The scholars differentiate between two types of debts:

  • Long-term debt: Which is a debt repaid on fixed installments for more than a year. Mortgages from studying, buying a house, car and the like would be of this kind.
  • Short-term debt: Which is a debt immediately due within a year.

This differentiation is important when it comes to zakat, since one can only subtract the entire amount if it is a short-term debt.

Long-term debts are not dedcutable, except for the immediate installment.

Consider the following example:

Assume the zakatable-minimum (nisab) is $2000.

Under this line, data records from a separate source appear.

**src/rtl/tmr_pkg.sv**
```systemverilog
package tmr_pkg;
   typedef enum logic [1:0] {
      MODE_PRESCALED = 2'd0,
      MODE_FULL      = 2'd1,
      MODE_RELOAD    = 2'd2,
      MODE_SPLIT     = 2'd3
   } tmr_mode_e;
endpackage

```
**src/rtl/tmr_edge_sync.sv**
```systemverilog
module tmr_edge_sync #(
   parameter int STAGES = 2
) (
   input  logic clk,
   input  logic rst_n,
   input  logic pin_i,
   output logic fall_o
);
   // pipe[STAGES-1] is the synchronized sample, pipe[STAGES] the previous one
   logic [STAGES:0] pipe;

   always_ff @(posedge clk or negedge rst_n) begin
      if (!rst_n) pipe <= '0;
      else        pipe <= {pipe[STAGES-1:0], pin_i};
   end

   assign fall_o = pipe[STAGES] & ~pipe[STAGES-1];
endmodule

```
**src/rtl/tmr_flag.sv**
```systemverilog
module tmr_flag (
   input  logic clk,
   input  logic rst_n,
   input  logic set_i,
   input  logic clr_i,
   output logic flag_o
);
   always_ff @(posedge clk or negedge rst_n) begin
      if (!rst_n)     flag_o <= 1'b0;
      else if (set_i) flag_o <= 1'b1;
      else if (clr_i) flag_o <= 1'b0;
   end
endmodule

```
**src/rtl/tmr_split_hi.sv**
```systemverilog
module tmr_split_hi #(
   parameter int W = 8
) (
   input  logic         in_split,
   input  logic         hi_run,
   input  logic         wr_hi,
   input  logic [W-1:0] hi_q,
   output logic         hi_inc,
   output logic         hi_evt
);
   assign hi_inc = in_split & hi_run & ~wr_hi;
   assign hi_evt = hi_inc & (&hi_q);
endmodule

```
**src/rtl/tmr_count_core.sv**
```systemverilog
module tmr_count_core
   import tmr_pkg::*;
#(
   parameter int W        = 8,
   parameter int PW       = 5,
   parameter bit SPLIT_EN = 1'b1
) (
   input  logic         clk,
   input  logic         rst_n,
   input  tmr_mode_e    mode,
   input  logic         step,
   input  logic         wr_lo,
   input  logic         wr_hi,
   input  logic [W-1:0] wr_data,
   input  logic         hi_inc,
   output logic [W-1:0] lo_q,
   output logic [W-1:0] hi_q,
   output logic         ovf_evt
);
   localparam int CW = 2 * W;

   logic [W-1:0]  lo_d, hi_d;
   logic [CW-1:0] cat_inc;
   logic [PW-1:0] pre_inc;
   logic          pre_full, lo_full, hi_full, any_wr;

   assign cat_inc  = {hi_q, lo_q} + CW'(1);
   assign pre_inc  = lo_q[PW-1:0] + PW'(1);
   assign pre_full = &lo_q[PW-1:0];
   assign lo_full  = &lo_q;
   assign hi_full  = &hi_q;
   assign any_wr   = wr_lo | wr_hi;

   always_comb begin
      lo_d    = lo_q;
      hi_d    = hi_q;
      ovf_evt = 1'b0;
      case (mode)
         MODE_PRESCALED: begin
            if (step && !any_wr) begin
               lo_d[PW-1:0] = pre_inc;
               if (pre_full) begin
                  hi_d    = hi_q + W'(1);
                  ovf_evt = hi_full;
               end
            end
         end
         MODE_FULL: begin
            if (step && !any_wr) begin
               {hi_d, lo_d} = cat_inc;
               ovf_evt      = lo_full & hi_full;
            end
         end
         MODE_RELOAD: begin
            if (step && !any_wr) begin
               if (lo_full) begin
                  lo_d    = hi_q;
                  ovf_evt = 1'b1;
               end else begin
                  lo_d = lo_q + W'(1);
               end
            end
         end
         MODE_SPLIT: begin
            if (SPLIT_EN) begin
               if (step && !wr_lo) begin
                  lo_d    = lo_q + W'(1);
                  ovf_evt = lo_full;
               end
               if (hi_inc) hi_d = hi_q + W'(1);
            end
         end
         default: ;
      endcase
      if (wr_lo) lo_d = wr_data;
      if (wr_hi) hi_d = wr_data;
   end

   always_ff @(posedge clk or negedge rst_n) begin
      if (!rst_n) begin
         lo_q <= '0;
         hi_q <= '0;
      end else begin
         lo_q <= lo_d;
         hi_q <= hi_d;
      end
   end
endmodule

```
**src/rtl/dual_half_timer.sv**
```systemverilog
module dual_half_timer
   import tmr_pkg::*;
#(
   parameter int HALF_W      = 8,
   parameter int PRESCALE_W  = 5,
   parameter int SYNC_STAGES = 2,
   parameter bit SPLIT_EN    = 1'b1
) (
   input  logic              clk,
   input  logic              rst_n,
   input  logic [1:0]        mode_sel,
   input  logic              run_en,
   input  logic              count_ext,
   input  logic              count_pin,
   input  logic              hi_run_en,
   input  logic              wr_lo_en,
   input  logic              wr_hi_en,
   input  logic [HALF_W-1:0] wr_data,
   input  logic              ovf_sw_clr,
   input  logic              ovf_ack,
   input  logic              hi_ovf_ack,
   output logic [HALF_W-1:0] count_lo,
   output logic [HALF_W-1:0] count_hi,
   output logic              ovf_flag,
   output logic              hi_ovf_flag
);
   if (HALF_W < 4) begin : g_bad_width
      $error("HALF_W must be at least 4");
   end
   if (PRESCALE_W < 1 || PRESCALE_W >= HALF_W) begin : g_bad_prescale
      $error("PRESCALE_W must lie between 1 and HALF_W-1");
   end
   if (SYNC_STAGES < 2) begin : g_bad_sync
      $error("SYNC_STAGES must be at least 2");
   end

   tmr_mode_e mode;
   logic      pin_fall, tick, step;
   logic      hi_inc, hi_evt, main_evt;

   assign mode = tmr_mode_e'(mode_sel);

   tmr_edge_sync #(.STAGES(SYNC_STAGES)) u_sync (
      .clk    (clk),
      .rst_n  (rst_n),
      .pin_i  (count_pin),
      .fall_o (pin_fall)
   );

   assign tick = count_ext ? pin_fall : 1'b1;
   assign step = run_en & tick;

   if (SPLIT_EN) begin : g_split
      tmr_split_hi #(.W(HALF_W)) u_split_hi (
         .in_split (mode == MODE_SPLIT),
         .hi_run   (hi_run_en),
         .wr_hi    (wr_hi_en),
         .hi_q     (count_hi),
         .hi_inc   (hi_inc),
         .hi_evt   (hi_evt)
      );
   end else begin : g_no_split
      assign hi_inc = 1'b0;
      assign hi_evt = 1'b0;
   end

   tmr_count_core #(
      .W        (HALF_W),
      .PW       (PRESCALE_W),
      .SPLIT_EN (SPLIT_EN)
   ) u_core (
      .clk     (clk),
      .rst_n   (rst_n),
      .mode    (mode),
      .step    (step),
      .wr_lo   (wr_lo_en),
      .wr_hi   (wr_hi_en),
      .wr_data (wr_data),
      .hi_inc  (hi_inc),
      .lo_q    (count_lo),
      .hi_q    (count_hi),
      .ovf_evt (main_evt)
   );

   tmr_flag u_main_flag (
      .clk    (clk),
      .rst_n  (rst_n),
      .set_i  (main_evt),
      .clr_i  (ovf_ack | ovf_sw_clr),
      .flag_o (ovf_flag)
   );

   tmr_flag u_hi_flag (
      .clk    (clk),
      .rst_n  (rst_n),
      .set_i  (hi_evt),
      .clr_i  (hi_ovf_ack),
      .flag_o (hi_ovf_flag)
   );
endmodule

```
**config.mk**
```make
export PLATFORM = sky130hd
export DESIGN_NAME = dual_half_timer
export DESIGN_NICKNAME = d
export VERILOG_FILES = /design/src/rtl/tmr_pkg.sv /design/src/rtl/tmr_edge_sync.sv /design/src/rtl/tmr_flag.sv /design/src/rtl/tmr_split_hi.sv /design/src/rtl/tmr_count_core.sv /design/src/rtl/dual_half_timer.sv
export SDC_FILE = /design/constraint.sdc
export NUM_CORES = 1
export LEC_CHECK = 0
export ABC_AREA = 1
export CAP_MARGIN = 10
export CORE_MARGIN = 2
export CORE_UTILIZATION = 55
export CTS_CLUSTER_SIZE = 40
export DETAILED_ROUTE_END_ITERATION = 8
export DONT_BUFFER_PORTS = 1
export HOLD_SLACK_MARGIN = 0.05
export MAX_ROUTING_LAYER = met4
export PLACE_DENSITY = 0.82
export RECOVER_POWER = 50
export SLEW_MARGIN = 10
export SYNTH_ARGS = -nofsm -noshare
export SYNTH_HDL_FRONTEND = slang
export SYNTH_SLANG_ARGS = --single-unit
```
**constraint.sdc**
```tcl
create_clock -name clk -period 3.7 [get_ports clk]
set_clock_uncertainty 0.15 [all_clocks]
set_input_delay 0.555 -clock clk [delete_from_list [all_inputs] [get_ports clk]]
set_output_delay 0.555 -clock clk [all_outputs]
set_load 0.005 [all_outputs]
```
==> flow_summary.json <==
{
  "status": "complete, no violations",
  "grt_pass1_vias": 1739,
  "tightest_slew_ns": 1.04,
  "drtPass1Iterations": 4,
  "rsz0062_at_grt": "no",
  "r2r_cells": 7,
  "ys_ff_latch": 21,
  "diodes": 0,
  "p_comb_frac": 0.300,
  "syn_nets": 307,
  "grt.busiest_layer": "met2",
  "cts_made_buffers": 3,
  "crit_required_ns": 3.82,
  "worst_ep_arrival_time_ns": 2.24,
  "layout.cells.most_common": "nand2_1",
  "grt_use_met3": 0.0546,
  "ios": 39,
  "grt_use_met1": 0.359,
  "layout_common_cells": "86 x nand2_1, 51 x nand3_1, 38 x inv_1, 23 x nor2_1, 21 x dfrtp_1",
  "coreArea_sq_um": 3100,
  "fin_crit_sh": 0.573,
  "drtAntennaViolNets": 0,
  "grt_pass1_wl_mm": 7.72,
  "tns_ns": 0,
  "die_h_microns": 61.5,
  "grt_max_degree": 22,
  "setup_violations": 0,
  "clk_pin_slew_ns": 0.13,
  "initial_utilization": 0.585,
  "yosys_warnings": 0,
  "worstSetupEndpointType": "flop",
  "drc": 0,
  "crit_path_frequent_cell": "nand2_1",
  "synth.area.top_cells": "dfrtp_1 29%, nand2_1 18%, nand3_1 14%, inv_1 7.9%, ha_1 4.8%",
  "p_sw_uw": 254,
  "htree_levels": 1,
  "seq_area_frac_synth": 0.289,
  "wire_per_inst_microns": 14.3,
  "tritoncts": "done",
  "num_rows": 20,
  "power_density_nw_per_um2": 332,
  "power_frac_clock": 0.193,
  "hold_viol_final": 0,
  "start_kind": "flop",
  "drive_gt1_frac": 0.0929,
  "syn2layout_area_growth_pct": 3.51,
  "grt_overflow_total": 0,
  "slew_violations": 0,
  "cts.path.max_buffers": 2,
  "antenna_found_initial": 0,
  "critPathCapture": "u_main_flag.flag_o$_DFFE_PN0P_",
  "vdd_drop_max_mv": 0.169,
  "dr_total_vias": 1740,
  "path_max_fanout": 8,
  "internal_power_uw": 369,
  "startpoint": "u_core.hi_q[0]$_DFFE_PN0P_",
  "hold_path.class": "in2reg",
  "criticalPathCategory": "reg2reg",
  "wl_mm": 4.62,
  "numPortBuffers": 0,
  "nets": 309,
  "cap_violations": 0,
  "max_clock_freq_ghz": 0.472,
  "power_leakage_uw": 0.000978,
  "postSynthAreaPerCell_sq_um": 6.51,
  "whs_ns": 0.101,
  "viasPerCell": 5.37,
  "r2r_start": "u_core.hi_q[0]$_DFFE_PN0P_",
  "r2r-end": "u_main_flag.flag_o$_DFFE_PN0P_",
  "ys_types": 28,
  "syn_area_sq_um": 1820,
  "netSwitchingFraction": 0.408,
  "cpMaxStageDelayCell": "nor4_1",
  "period_needed_ns": 2.12,
  "dp_hpwl_mm": 3.54,
  "yosysTopAreaCell": "dfrtp_1",
  "yosys.area.top_type_share": 0.289,
  "cts_sinks": 21,
  "slowest_delay_ns": 0.59,
  "dieArea_sq_um": 3780,
  "grt.total_usage": 0.277,
  "clk_latency_ns": 0.31,
  "root_buffer": "clkbuf_4",
  "grt.met2_usage": 0.435,
  "gp_congestion": 0.926,
  "maxSlewHeadroom": 0.302,
  "drtIter0Drc": 128,
  "worstPathCellList": "ha_1 > inv_1 > nor4_1 > nand3_1 > nand2_1 > nand2_1 > nand2_1",
  "netlist_instances": 279,
  "r2r_slack_ns": 1.58,
  "p_seq_frac": 0.507,
  "dieWidth_microns": 61.5
}
## sequential cells by signal, indices dropped and copies added, names as in the netlist
| name | flops |
|---|---|
| u_hi_flag.flag_o | 1 |
| u_main_flag.flag_o | 1 |
| u_core.hi_q | 8 |
| u_sync.pipe | 3 |
| u_core.lo_q | 8 |
## metal layers
metal	vias up	routed length [microns]
li1	888	-
met1	766	2100
met2	78	2080
met3	8	379
met4	0	66
met5	-	0
## critical path: cells and delay by family, from the launching register on
family | cells | cell delay (ns)
fa+ha+maj | 1 | 0.33
buf+inv | 1 | 0.09
flops | 1 | 0.55
simple gates | 5 | 0.96
## synthesized netlist by cell type
| cell type | instances |
|---|---|
| nand2_1 | 86 |
| nand3_1 | 51 |
| inv_1 | 38 |
| nor2_1 | 23 |
| dfrtp_1 | 21 |
| ha_1 | 7 |
| a21oi_1 | 6 |
| nor2_4 | 6 |
| o21ai_0 | 6 |
| or2_2 | 6 |
| xor2_1 | 4 |
| nand2_4 | 3 |
| nand3_2 | 3 |
| nand2_2 | 2 |
| nand4_1 | 2 |
| nor2_2 | 2 |
| nor3_1 | 2 |
| buf_2 | 1 |
| buf_4 | 1 |
| buf_6 | 1 |
| clkbuf_1 | 1 |
| clkinv_1 | 1 |
| nor2_8 | 1 |
| nor4_1 | 1 |
| o211ai_1 | 1 |
| o21a_1 | 1 |
| o21ai_1 | 1 |
| o21bai_1 | 1 |
## power by group through the flow
stage	sequential, uW	clock, uW	combinational (uW)
5_1_grt	324	132	216
2_1_floorplan	303	0	156
3_3_place_gp	318	0	176
4_1_cts	316	123	187
6_report	316	120	187
3_5_place_dp	320	0	180
## worst min-delay path by stage
| stage | start | end | slack [ns] | cells past startpoint |
|---|---|---|---|---|
| floorplan | rst_n | u_core.hi_q[0]$_DFFE_PN0P_ | 0.11 | 0 |
| global placement | rst_n | u_core.lo_q[1]$_DFFE_PN0P_ | 0.11 | 0 |
| detailed placement | rst_n | u_core.lo_q[1]$_DFFE_PN0P_ | 0.11 | 0 |
| CTS | count_pin | u_sync.pipe[0]$_DFF_PN0_ | 0.10 | 0 |
| global route | count_pin | u_sync.pipe[0]$_DFF_PN0_ | 0.09 | 0 |
| finish | count_pin | u_sync.pipe[0]$_DFF_PN0_ | 0.10 | 0 |
## timing repair
item	4_1_cts	5_1_grt
hold buffers	1	0
hold endpoints to repair	21	0
gates resized for setup	0	0
buffers inserted	0	0
## metrics by stage
stage	cells	util	instance area (sq um)	total power (uW)	setup slack, ns
2_1_floorplan	279	-	1820	460	1.85
6_report	324	0.606	1880	624	1.58
4_1_cts	324	0.606	1880	626	1.66
5_1_grt	324	0.606	1880	671	1.55
3_5_place_dp	319	0.594	1840	500	1.61
3_3_place_gp	319	0.594	1840	494	1.68
## cells by family after synthesis
family                   share of synthesized area
AO/OA/AOI/OAI                               0.0482
XOR/XNOR                                    0.0193
adder cells (fa/ha/maj)                     0.0482
buffers and inverters                       0.0957
AND/OR/NAND/NOR                              0.499
flip-flops                                   0.289
## layout make-up
type	count	area [sq um]
flip-flops and latches	21	526
repair buffers	1	10.0
inverters	39	146
well taps	44	55.1
clock buffers	4	26.3
fillers	333	1220
multi-input cells	215	1120
No activity file was read; power rests on OpenSTA's default activity.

One’s zakatable assets amount to &5000.

One has an outstanding mortgage of $50.000 with fixed monthly installments of $500. This would be a long-term debt. As such one can only subtract the upcoming installment of $500, and has to pay zakat on $4500.

A student-loan would be a long-term debt. Hence the entire debt is not deductable.

However, if you have started repaying the debt, then it would be possible to dedcut the upcoming installment.

Considering the above, the money you have donated has in fact been zakat.